Sebastián Castella se inventa la Puerta Grande

ZABALA DE LA SERNA

MADRID. Le Coq volvió en Valencia y nadie lo vio. Sebastián Castella regresó entonces a España con el pulso y el sitio retomados en América. Ya entonces se mascaba que en cualquier momento asestaría el golpe que lo devolviese al lugar de los elegidos que nunca debió abandonar. Ayer Castella respiró de nuevo en figura del toreo con una Puerta Grande en Madrid, por mayo, en San Isidro, que ya interpretará el sanedrín como golpe discutible. Puede. No importa. Ahí queda y vale. Lo que nadie rebatirá es la demostración desplegada en el ruedo venteño, la proyección de temple y muleta a rastras; el encaje, la madurez, la caligrafía de una mano derecha que imanta muy lejos. ¿Qué distingue a una figura en cualquier época? La capacidad de invención para cortarle las orejas a toros que en otros pasarían de largo. ¿Cambiamos el lote de Alejandro Talavante por el del matador de la Francia de Sarkozy (y Carla)?

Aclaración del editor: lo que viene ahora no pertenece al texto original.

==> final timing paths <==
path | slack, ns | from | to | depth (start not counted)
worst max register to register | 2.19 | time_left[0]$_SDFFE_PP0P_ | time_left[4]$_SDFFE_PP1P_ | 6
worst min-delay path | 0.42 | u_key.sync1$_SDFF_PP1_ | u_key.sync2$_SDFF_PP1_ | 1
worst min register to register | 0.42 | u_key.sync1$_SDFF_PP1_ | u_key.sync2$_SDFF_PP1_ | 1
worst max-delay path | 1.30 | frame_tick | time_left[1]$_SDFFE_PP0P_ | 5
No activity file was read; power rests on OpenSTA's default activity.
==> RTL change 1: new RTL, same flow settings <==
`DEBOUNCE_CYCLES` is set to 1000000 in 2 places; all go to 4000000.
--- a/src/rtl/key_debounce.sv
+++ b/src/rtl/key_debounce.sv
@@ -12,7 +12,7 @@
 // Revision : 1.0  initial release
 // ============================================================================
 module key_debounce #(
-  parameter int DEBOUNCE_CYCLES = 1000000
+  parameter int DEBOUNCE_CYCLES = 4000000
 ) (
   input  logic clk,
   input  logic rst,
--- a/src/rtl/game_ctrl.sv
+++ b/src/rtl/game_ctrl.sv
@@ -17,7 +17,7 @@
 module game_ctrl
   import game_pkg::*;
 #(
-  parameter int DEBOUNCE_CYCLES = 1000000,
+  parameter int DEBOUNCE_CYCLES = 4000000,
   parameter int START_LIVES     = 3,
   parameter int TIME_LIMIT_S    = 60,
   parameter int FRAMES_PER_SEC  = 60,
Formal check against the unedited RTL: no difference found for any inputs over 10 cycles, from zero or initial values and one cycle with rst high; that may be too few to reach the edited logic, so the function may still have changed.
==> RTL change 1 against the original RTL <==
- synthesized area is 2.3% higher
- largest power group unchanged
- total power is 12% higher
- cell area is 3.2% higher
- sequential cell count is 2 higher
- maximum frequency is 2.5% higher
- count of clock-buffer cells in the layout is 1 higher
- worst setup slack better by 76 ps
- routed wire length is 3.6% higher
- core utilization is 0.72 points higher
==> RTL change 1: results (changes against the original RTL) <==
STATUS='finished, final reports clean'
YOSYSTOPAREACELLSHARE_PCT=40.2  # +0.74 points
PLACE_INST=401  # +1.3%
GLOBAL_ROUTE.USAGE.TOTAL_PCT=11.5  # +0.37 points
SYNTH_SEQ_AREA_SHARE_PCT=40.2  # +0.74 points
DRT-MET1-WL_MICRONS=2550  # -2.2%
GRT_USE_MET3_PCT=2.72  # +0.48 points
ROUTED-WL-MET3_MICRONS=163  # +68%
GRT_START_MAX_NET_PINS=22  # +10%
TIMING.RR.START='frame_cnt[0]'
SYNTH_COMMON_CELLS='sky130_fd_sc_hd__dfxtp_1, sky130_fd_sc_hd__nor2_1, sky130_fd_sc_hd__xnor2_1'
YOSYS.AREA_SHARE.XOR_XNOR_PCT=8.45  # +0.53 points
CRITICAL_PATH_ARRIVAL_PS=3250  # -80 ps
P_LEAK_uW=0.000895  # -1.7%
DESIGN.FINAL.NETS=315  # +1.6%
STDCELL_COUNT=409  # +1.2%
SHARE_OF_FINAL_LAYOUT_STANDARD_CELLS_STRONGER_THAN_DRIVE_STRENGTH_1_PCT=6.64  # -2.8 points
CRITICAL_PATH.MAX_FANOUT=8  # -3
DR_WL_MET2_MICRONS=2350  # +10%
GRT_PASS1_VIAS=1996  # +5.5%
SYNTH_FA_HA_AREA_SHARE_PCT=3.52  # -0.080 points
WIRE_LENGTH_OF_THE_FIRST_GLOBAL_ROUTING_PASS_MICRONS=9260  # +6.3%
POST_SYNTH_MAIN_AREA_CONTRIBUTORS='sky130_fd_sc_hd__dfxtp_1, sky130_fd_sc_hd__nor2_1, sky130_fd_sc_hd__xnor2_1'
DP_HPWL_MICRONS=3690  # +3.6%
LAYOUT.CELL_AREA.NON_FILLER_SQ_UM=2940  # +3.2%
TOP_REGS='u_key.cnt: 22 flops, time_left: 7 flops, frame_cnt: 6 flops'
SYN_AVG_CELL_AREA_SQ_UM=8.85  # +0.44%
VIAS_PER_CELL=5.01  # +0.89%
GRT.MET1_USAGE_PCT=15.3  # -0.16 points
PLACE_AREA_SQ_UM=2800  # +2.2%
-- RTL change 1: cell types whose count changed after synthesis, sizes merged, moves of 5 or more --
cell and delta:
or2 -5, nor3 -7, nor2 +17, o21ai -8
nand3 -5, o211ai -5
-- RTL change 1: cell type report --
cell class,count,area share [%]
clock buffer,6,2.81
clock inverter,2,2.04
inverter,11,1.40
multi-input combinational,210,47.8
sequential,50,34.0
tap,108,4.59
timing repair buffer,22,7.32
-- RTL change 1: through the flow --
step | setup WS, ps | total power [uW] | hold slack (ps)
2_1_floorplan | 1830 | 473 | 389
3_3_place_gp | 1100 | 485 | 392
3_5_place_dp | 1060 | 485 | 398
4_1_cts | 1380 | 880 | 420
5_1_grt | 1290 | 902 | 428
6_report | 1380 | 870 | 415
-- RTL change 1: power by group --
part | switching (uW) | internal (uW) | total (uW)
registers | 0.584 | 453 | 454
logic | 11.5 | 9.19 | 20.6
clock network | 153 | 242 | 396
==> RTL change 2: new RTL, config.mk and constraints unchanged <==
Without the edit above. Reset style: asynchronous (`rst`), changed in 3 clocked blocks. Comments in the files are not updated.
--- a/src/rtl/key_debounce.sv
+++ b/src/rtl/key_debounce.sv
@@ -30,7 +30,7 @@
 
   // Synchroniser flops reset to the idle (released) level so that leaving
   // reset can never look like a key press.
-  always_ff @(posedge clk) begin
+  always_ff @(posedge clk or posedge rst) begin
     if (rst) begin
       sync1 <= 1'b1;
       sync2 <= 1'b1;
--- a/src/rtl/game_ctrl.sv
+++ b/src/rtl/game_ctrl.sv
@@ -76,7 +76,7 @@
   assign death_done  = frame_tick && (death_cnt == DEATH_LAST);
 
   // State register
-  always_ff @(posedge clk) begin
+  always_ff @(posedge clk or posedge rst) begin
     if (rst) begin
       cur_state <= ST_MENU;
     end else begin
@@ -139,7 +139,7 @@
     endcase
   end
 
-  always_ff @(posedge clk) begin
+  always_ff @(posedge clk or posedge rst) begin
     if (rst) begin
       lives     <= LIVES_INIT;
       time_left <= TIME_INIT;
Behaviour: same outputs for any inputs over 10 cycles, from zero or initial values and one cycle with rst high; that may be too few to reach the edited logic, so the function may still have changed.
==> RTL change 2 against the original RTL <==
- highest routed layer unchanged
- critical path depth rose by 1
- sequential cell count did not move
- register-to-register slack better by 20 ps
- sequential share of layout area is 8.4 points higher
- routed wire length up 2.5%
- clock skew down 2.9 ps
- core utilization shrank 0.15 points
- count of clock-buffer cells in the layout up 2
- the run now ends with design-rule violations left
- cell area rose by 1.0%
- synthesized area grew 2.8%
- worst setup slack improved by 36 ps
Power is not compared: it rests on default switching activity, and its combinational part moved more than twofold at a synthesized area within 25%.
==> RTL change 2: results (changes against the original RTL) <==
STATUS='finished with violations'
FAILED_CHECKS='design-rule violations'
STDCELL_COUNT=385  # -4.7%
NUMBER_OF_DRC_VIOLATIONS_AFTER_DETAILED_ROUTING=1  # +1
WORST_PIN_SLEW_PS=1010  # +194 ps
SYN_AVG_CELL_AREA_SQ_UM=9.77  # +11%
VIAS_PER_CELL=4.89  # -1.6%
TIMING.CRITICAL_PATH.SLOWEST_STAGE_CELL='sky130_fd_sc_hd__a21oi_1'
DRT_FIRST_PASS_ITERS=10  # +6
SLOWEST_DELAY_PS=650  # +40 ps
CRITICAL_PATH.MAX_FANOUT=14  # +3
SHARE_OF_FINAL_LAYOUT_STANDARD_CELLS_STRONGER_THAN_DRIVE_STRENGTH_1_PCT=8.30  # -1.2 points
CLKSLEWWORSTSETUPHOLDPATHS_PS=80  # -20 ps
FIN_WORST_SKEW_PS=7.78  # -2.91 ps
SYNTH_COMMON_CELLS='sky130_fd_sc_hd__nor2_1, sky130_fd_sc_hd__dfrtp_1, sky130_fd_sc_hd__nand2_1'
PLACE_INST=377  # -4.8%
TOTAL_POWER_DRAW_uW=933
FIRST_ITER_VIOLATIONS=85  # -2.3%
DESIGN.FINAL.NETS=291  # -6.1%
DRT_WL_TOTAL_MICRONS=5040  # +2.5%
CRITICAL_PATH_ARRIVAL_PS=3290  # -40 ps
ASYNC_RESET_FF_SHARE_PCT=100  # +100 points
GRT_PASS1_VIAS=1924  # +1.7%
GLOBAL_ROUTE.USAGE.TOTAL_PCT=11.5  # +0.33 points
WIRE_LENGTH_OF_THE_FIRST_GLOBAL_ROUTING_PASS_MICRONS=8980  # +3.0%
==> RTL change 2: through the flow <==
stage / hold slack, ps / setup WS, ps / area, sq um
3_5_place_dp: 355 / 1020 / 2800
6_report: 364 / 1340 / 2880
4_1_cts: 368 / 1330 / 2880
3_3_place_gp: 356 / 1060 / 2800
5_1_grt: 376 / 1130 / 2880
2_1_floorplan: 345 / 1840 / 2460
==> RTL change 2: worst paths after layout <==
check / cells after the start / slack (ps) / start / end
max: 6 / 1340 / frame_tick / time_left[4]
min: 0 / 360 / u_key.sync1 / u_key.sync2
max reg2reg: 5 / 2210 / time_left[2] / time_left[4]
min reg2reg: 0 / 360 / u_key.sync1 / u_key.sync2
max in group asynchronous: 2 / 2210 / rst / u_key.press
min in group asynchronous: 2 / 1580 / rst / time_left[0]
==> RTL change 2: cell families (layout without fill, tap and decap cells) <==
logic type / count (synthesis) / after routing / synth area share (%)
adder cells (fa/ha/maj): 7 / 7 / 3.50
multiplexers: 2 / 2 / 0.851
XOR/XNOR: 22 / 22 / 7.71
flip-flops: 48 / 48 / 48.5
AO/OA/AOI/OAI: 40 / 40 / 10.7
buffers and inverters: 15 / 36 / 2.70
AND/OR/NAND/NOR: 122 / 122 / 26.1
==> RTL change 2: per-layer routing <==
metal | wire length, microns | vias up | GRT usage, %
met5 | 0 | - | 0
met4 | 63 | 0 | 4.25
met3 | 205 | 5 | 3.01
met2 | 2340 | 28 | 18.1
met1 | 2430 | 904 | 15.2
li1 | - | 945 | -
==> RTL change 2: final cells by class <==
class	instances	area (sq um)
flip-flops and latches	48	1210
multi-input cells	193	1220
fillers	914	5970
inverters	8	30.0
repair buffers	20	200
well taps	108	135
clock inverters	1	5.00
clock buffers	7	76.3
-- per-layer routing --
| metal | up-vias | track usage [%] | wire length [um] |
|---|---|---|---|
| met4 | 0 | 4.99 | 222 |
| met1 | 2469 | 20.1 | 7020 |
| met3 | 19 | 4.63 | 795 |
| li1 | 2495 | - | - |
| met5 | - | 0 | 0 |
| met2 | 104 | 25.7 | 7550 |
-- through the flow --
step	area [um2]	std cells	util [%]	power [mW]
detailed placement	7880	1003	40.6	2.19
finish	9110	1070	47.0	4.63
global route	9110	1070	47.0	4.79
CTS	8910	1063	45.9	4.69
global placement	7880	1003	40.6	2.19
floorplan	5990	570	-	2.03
===== config.mk =====
export PLATFORM = sky130hd
export DESIGN_NAME = selector_2bits_readeasy
export DESIGN_NICKNAME = d
export VERILOG_FILES = /design/src/rtl/selector_2bits_readeasy.sv
export SDC_FILE = /design/constraint.sdc
export NUM_CORES = 1
export LEC_CHECK = 0
export CORE_MARGIN = 4
export CORE_UTILIZATION = 19
export CTS_CLUSTER_DIAMETER = 40
export DETAILED_ROUTE_END_ITERATION = 10
export PLACE_DENSITY = 0.72
export SKIP_LAST_GASP = 1
export SLEW_MARGIN = 20
export SYNTH_ARGS = -nofsm -noshare
export SYNTH_HDL_FRONTEND = slang
export SYNTH_SLANG_ARGS = --single-unit

===== constraint.sdc =====
create_clock -name clk -period 0.9 [get_ports clk]
set_clock_uncertainty 0.05 [all_clocks]
set_input_delay 0.135 -clock clk [delete_from_list [all_inputs] [get_ports clk]]
set_output_delay 0.135 -clock clk [all_outputs]
set_load 0.02 [all_outputs]

===== src/rtl/selector_2bits_readeasy.sv =====
// 4:1 data selector with a registered select-change strobe.
// Define SELECTOR_2BITS_READEASY_REG_OUT_EN to register result (1-cycle latency).
module selector_2bits_readeasy #(
  parameter int unsigned WIDTH = 8
) (
  input  logic             clk,
  input  logic             reset,
  input  logic [WIDTH-1:0] number1,
  input  logic [WIDTH-1:0] number2,
  input  logic [WIDTH-1:0] number3,
  input  logic [WIDTH-1:0] number4,
  input  logic [1:0]       select,
  output logic [WIDTH-1:0] result,
  output logic             sel_change
);

  localparam int unsigned SEL_W = 2;

  logic [WIDTH-1:0] pick_c;
  logic [SEL_W-1:0] sel_prev_d, sel_prev_q;
  logic             sel_change_d, sel_change_q;

  // Every select code maps to an input, so no fallback path exists.
  always_comb begin
    case (select)
      2'd0: pick_c = number1;
      2'd1: pick_c = number2;
      2'd2: pick_c = number3;
      2'd3: pick_c = number4;
    endcase
  end

  // Reset is folded in here so it only takes effect on a clock edge.
  always_comb begin
    sel_prev_d   = select;
    sel_change_d = (select != sel_prev_q);
    if (!reset) begin
      sel_prev_d   = SEL_W'(0);
      sel_change_d = 1'b0;
    end
  end

  always_ff @(posedge clk) begin
    sel_prev_q   <= sel_prev_d;
    sel_change_q <= sel_change_d;
  end

  assign sel_change = sel_change_q;

`ifdef SELECTOR_2BITS_READEASY_REG_OUT_EN
  logic [WIDTH-1:0] result_d, result_q;

  always_comb begin
    result_d = pick_c;
    if (!reset) begin
      result_d = WIDTH'(0);
    end
  end

  always_ff @(posedge clk) begin
    result_q <= result_d;
  end

  assign result = result_q;
`else
  assign result = pick_c;
`endif

endmodule
### src/rtl/i_decoder.sv
// RV32I instruction decoder for the ID stage: register selects, ALU op and control strobes, all registered.
// Optional I_DECODER_ILLEGAL_EN adds a registered 'illegal' flag for encodings that decode to a NOP.
module i_decoder #(
    parameter int unsigned WORD_SIZE = 32,
    parameter int unsigned NUM_REGS  = 32,
    parameter int unsigned REG_SEL   = $clog2(NUM_REGS)
) (
    input  logic                 clk,
    input  logic                 rst_n,
    input  logic [WORD_SIZE-1:0] instr,
    output logic [3:0]           alu_op,
    output logic [REG_SEL-1:0]   rs1,
    output logic [REG_SEL-1:0]   rs2,
    output logic [REG_SEL-1:0]   rd,
    output logic                 mem_read,
    output logic                 mem_write,
    output logic                 mem_to_reg,
    output logic                 reg_write_out,
    output logic                 alu_src,
    output logic                 branch,
    output logic                 jump
`ifdef I_DECODER_ILLEGAL_EN
    ,
    output logic                 illegal
`endif
);

    localparam int unsigned ALU_OP_W = 4;
    localparam int unsigned OPC_W    = 7;
    localparam int unsigned F3_W     = 3;
    localparam int unsigned F7_W     = 7;

    localparam logic [ALU_OP_W-1:0] ALU_ADD   = 4'b0000;
    localparam logic [ALU_OP_W-1:0] ALU_SUB   = 4'b0001;
    localparam logic [ALU_OP_W-1:0] ALU_SLL   = 4'b0010;
    localparam logic [ALU_OP_W-1:0] ALU_SLT   = 4'b0011;
    localparam logic [ALU_OP_W-1:0] ALU_SLTU  = 4'b0100;
    localparam logic [ALU_OP_W-1:0] ALU_XOR   = 4'b0101;
    localparam logic [ALU_OP_W-1:0] ALU_SRL   = 4'b0110;
    localparam logic [ALU_OP_W-1:0] ALU_SRA   = 4'b0111;
    localparam logic [ALU_OP_W-1:0] ALU_OR    = 4'b1000;
    localparam logic [ALU_OP_W-1:0] ALU_AND   = 4'b1001;
    localparam logic [ALU_OP_W-1:0] ALU_PASSB = 4'b1010;

    localparam logic [OPC_W-1:0] OPC_OP     = 7'b0110011;
    localparam logic [OPC_W-1:0] OPC_OP_IMM = 7'b0010011;
    localparam logic [OPC_W-1:0] OPC_LOAD   = 7'b0000011;
    localparam logic [OPC_W-1:0] OPC_STORE  = 7'b0100011;
    localparam logic [OPC_W-1:0] OPC_BRANCH = 7'b1100011;
    localparam logic [OPC_W-1:0] OPC_JAL    = 7'b1101111;
    localparam logic [OPC_W-1:0] OPC_JALR   = 7'b1100111;
    localparam logic [OPC_W-1:0] OPC_LUI    = 7'b0110111;
    localparam logic [OPC_W-1:0] OPC_AUIPC  = 7'b0010111;

    localparam logic [F7_W-1:0] F7_BASE = 7'b0000000;
    localparam logic [F7_W-1:0] F7_ALT  = 7'b0100000;

    localparam logic [F3_W-1:0] F3_ADD = 3'b000;
    localparam logic [F3_W-1:0] F3_SLL = 3'b001;
    localparam logic [F3_W-1:0] F3_SR  = 3'b101;

    typedef struct packed {
        logic [ALU_OP_W-1:0] alu_op;
        logic [REG_SEL-1:0]  rs1;
        logic [REG_SEL-1:0]  rs2;
        logic [REG_SEL-1:0]  rd;
        logic                mem_read;
        logic                mem_write;
        logic                mem_to_reg;
        logic                reg_write;
        logic                alu_src;
        logic                branch;
        logic                jump;
    } dec_t;

    // funct3 -> ALU op shared by OP and OP-IMM; alt picks SUB/SRA.
    function automatic logic [ALU_OP_W-1:0] arith_op(input logic [F3_W-1:0] f3, input logic alt);
        logic [ALU_OP_W-1:0] op;
        case (f3)
            3'b000:  op = alt ? ALU_SUB : ALU_ADD;
            3'b001:  op = ALU_SLL;
            3'b010:  op = ALU_SLT;
            3'b011:  op = ALU_SLTU;
            3'b100:  op = ALU_XOR;
            3'b101:  op = alt ? ALU_SRA : ALU_SRL;
            3'b110:  op = ALU_OR;
            default: op = ALU_AND;
        endcase
        return op;
    endfunction

    logic [OPC_W-1:0] opcode;
    logic [F3_W-1:0]  funct3;
    logic [F7_W-1:0]  funct7;
    logic             legal;
    logic             use_rs1;
    logic             use_rs2;
    logic             use_rd;
    logic             writes_rd;
    dec_t             dec_d;
    dec_t             dec_q;

    // Class decode, legality check, then field zeroing and x0 write suppression.
    always_comb begin
        opcode    = instr[6:0];
        funct3    = instr[14:12];
        funct7    = instr[31:25];
        legal     = 1'b1;
        use_rs1   = 1'b0;
        use_rs2   = 1'b0;
        use_rd    = 1'b0;
        writes_rd = 1'b0;
        dec_d        = '0;
        dec_d.alu_op = ALU_ADD;

        case (opcode)
            OPC_OP: begin
                use_rs1   = 1'b1;
                use_rs2   = 1'b1;
                use_rd    = 1'b1;
                writes_rd = 1'b1;
                if (funct7 == F7_BASE) begin
                    dec_d.alu_op = arith_op(funct3, 1'b0);
                end else if (funct7 == F7_ALT && (funct3 == F3_ADD || funct3 == F3_SR)) begin
                    dec_d.alu_op = arith_op(funct3, 1'b1);
                end else begin
                    legal = 1'b0;
                end
            end
            OPC_OP_IMM: begin
                use_rs1       = 1'b1;
                use_rd        = 1'b1;
                writes_rd     = 1'b1;
                dec_d.alu_src = 1'b1;
                dec_d.alu_op  = arith_op(funct3, (funct3 == F3_SR) && instr[30]);
                if (funct3 == F3_SLL) begin
                    legal = (funct7 == F7_BASE);
                end else if (funct3 == F3_SR) begin
                    legal = (funct7 == F7_BASE) || (funct7 == F7_ALT);
                end
            end
            OPC_LOAD: begin
                use_rs1          = 1'b1;
                use_rd           = 1'b1;
                writes_rd        = 1'b1;
                dec_d.alu_src    = 1'b1;
                dec_d.mem_read   = 1'b1;
                dec_d.mem_to_reg = 1'b1;
                legal = (funct3 != 3'b011) && (funct3 != 3'b110) && (funct3 != 3'b111);
            end
            OPC_STORE: begin
                use_rs1         = 1'b1;
                use_rs2         = 1'b1;
                dec_d.alu_src   = 1'b1;
                dec_d.mem_write = 1'b1;
                legal = (funct3 == 3'b000) || (funct3 == 3'b001) || (funct3 == 3'b010);
            end
            OPC_BRANCH: begin
                use_rs1      = 1'b1;
                use_rs2      = 1'b1;
                dec_d.alu_op = ALU_SUB;
                dec_d.branch = 1'b1;
                legal = (funct3 != 3'b010) && (funct3 != 3'b011);
            end
            OPC_JAL: begin
                use_rd     = 1'b1;
                writes_rd  = 1'b1;
                dec_d.jump = 1'b1;
            end
            OPC_JALR: begin
                use_rs1       = 1'b1;
                use_rd        = 1'b1;
                writes_rd     = 1'b1;
                dec_d.alu_src = 1'b1;
                dec_d.jump    = 1'b1;
                legal = (funct3 == F3_ADD);
            end
            OPC_LUI: begin
                use_rd        = 1'b1;
                writes_rd     = 1'b1;
                dec_d.alu_src = 1'b1;
                dec_d.alu_op  = ALU_PASSB;
            end
            OPC_AUIPC: begin
                use_rd        = 1'b1;
                writes_rd     = 1'b1;
                dec_d.alu_src = 1'b1;
            end
            default: begin
                legal = 1'b0;
            end
        endcase

        // Anything illegal collapses to an all-zero NOP.
        if (!legal) begin
            dec_d        = '0;
            dec_d.alu_op = ALU_ADD;
            use_rs1      = 1'b0;
            use_rs2      = 1'b0;
            use_rd       = 1'b0;
            writes_rd    = 1'b0;
        end

        dec_d.rs1       = use_rs1 ? REG_SEL'(instr[19:15]) : '0;
        dec_d.rs2       = use_rs2 ? REG_SEL'(instr[24:20]) : '0;
        dec_d.rd        = use_rd  ? REG_SEL'(instr[11:7])  : '0;
        dec_d.reg_write = writes_rd && (dec_d.rd != '0);
    end

    always_ff @(posedge clk or negedge rst_n) begin
        if (!rst_n) begin
            dec_q <= '0;
        end else begin
            dec_q <= dec_d;
        end
    end

`ifdef I_DECODER_ILLEGAL_EN
    logic illegal_d;
    logic illegal_q;

    assign illegal_d = ~legal;

    always_ff @(posedge clk or negedge rst_n) begin
        if (!rst_n) begin
            illegal_q <= 1'b0;
        end else begin
            illegal_q <= illegal_d;
        end
    end

    assign illegal = illegal_q;
`endif

    assign alu_op        = dec_q.alu_op;
    assign rs1           = dec_q.rs1;
    assign rs2           = dec_q.rs2;
    assign rd            = dec_q.rd;
    assign mem_read      = dec_q.mem_read;
    assign mem_write     = dec_q.mem_write;
    assign mem_to_reg    = dec_q.mem_to_reg;
    assign reg_write_out = dec_q.reg_write;
    assign alu_src       = dec_q.alu_src;
    assign branch        = dec_q.branch;
    assign jump          = dec_q.jump;

endmodule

La dimensión ofrecida por Sebastián Castella, desde el valor y la plomada cuajados, la lucidez manifiesta, para liar al huidizo burraco segundo -preciosas hechuras, recogida cara- de la mansa corrida de Garcigrande en una muleta siempre dispuesta, siempre por delante, fue magnífica. Como el principio clavado y por alto ligado a una tanda de derechazos abrochados en un palmo de terreno, que liberó con un muñecazo del desprecio. Muy por abajo lo cosió en redondo en una tercera ronda soberbia, pero el toro quería, después de ser tan obligado, la fuga. Y en esa continua deriva hacia tablas Le Coq lo fue trayendo y llevando, hasta fijarlo entre las rayas del «6», puesta la tela constantemente en los ojos. Un espadazo lo catapultó a por la oreja. Sería, sin embargo, la primera mitad de la faena al hondo quinto, que se soltó de los caballos, lo más rotundo. El arranque de estatuarios impertérritos con el toro a galope tendido puso la plaza a cien. Las trincherillas, a ciento cincuenta. Y dos series de derechazos bestiales de inmenso recorrido, a doscientos. La clave: la media distancia generosa. Vibró la plaza en un pase de las flores, cuando el depósito del toro se encendió en reserva. Bajó el lado izquierdo en picado, y perdió fuelle incluso en los derechazos subsanadores. Castella siempre ha pecado, de todas formas, de metrajes incalculables. Las manoletinas finales y una media estocada precipitada y caída con el toro en movimiento. Pañuelos al viento, que ya hizo, y una oreja -mayoría de pañuelos y punto com- que descerrajaba una Puerta Grande inventada. Respalda, sobre todas las cosas, el sitio de figura en que vuelve a respirar.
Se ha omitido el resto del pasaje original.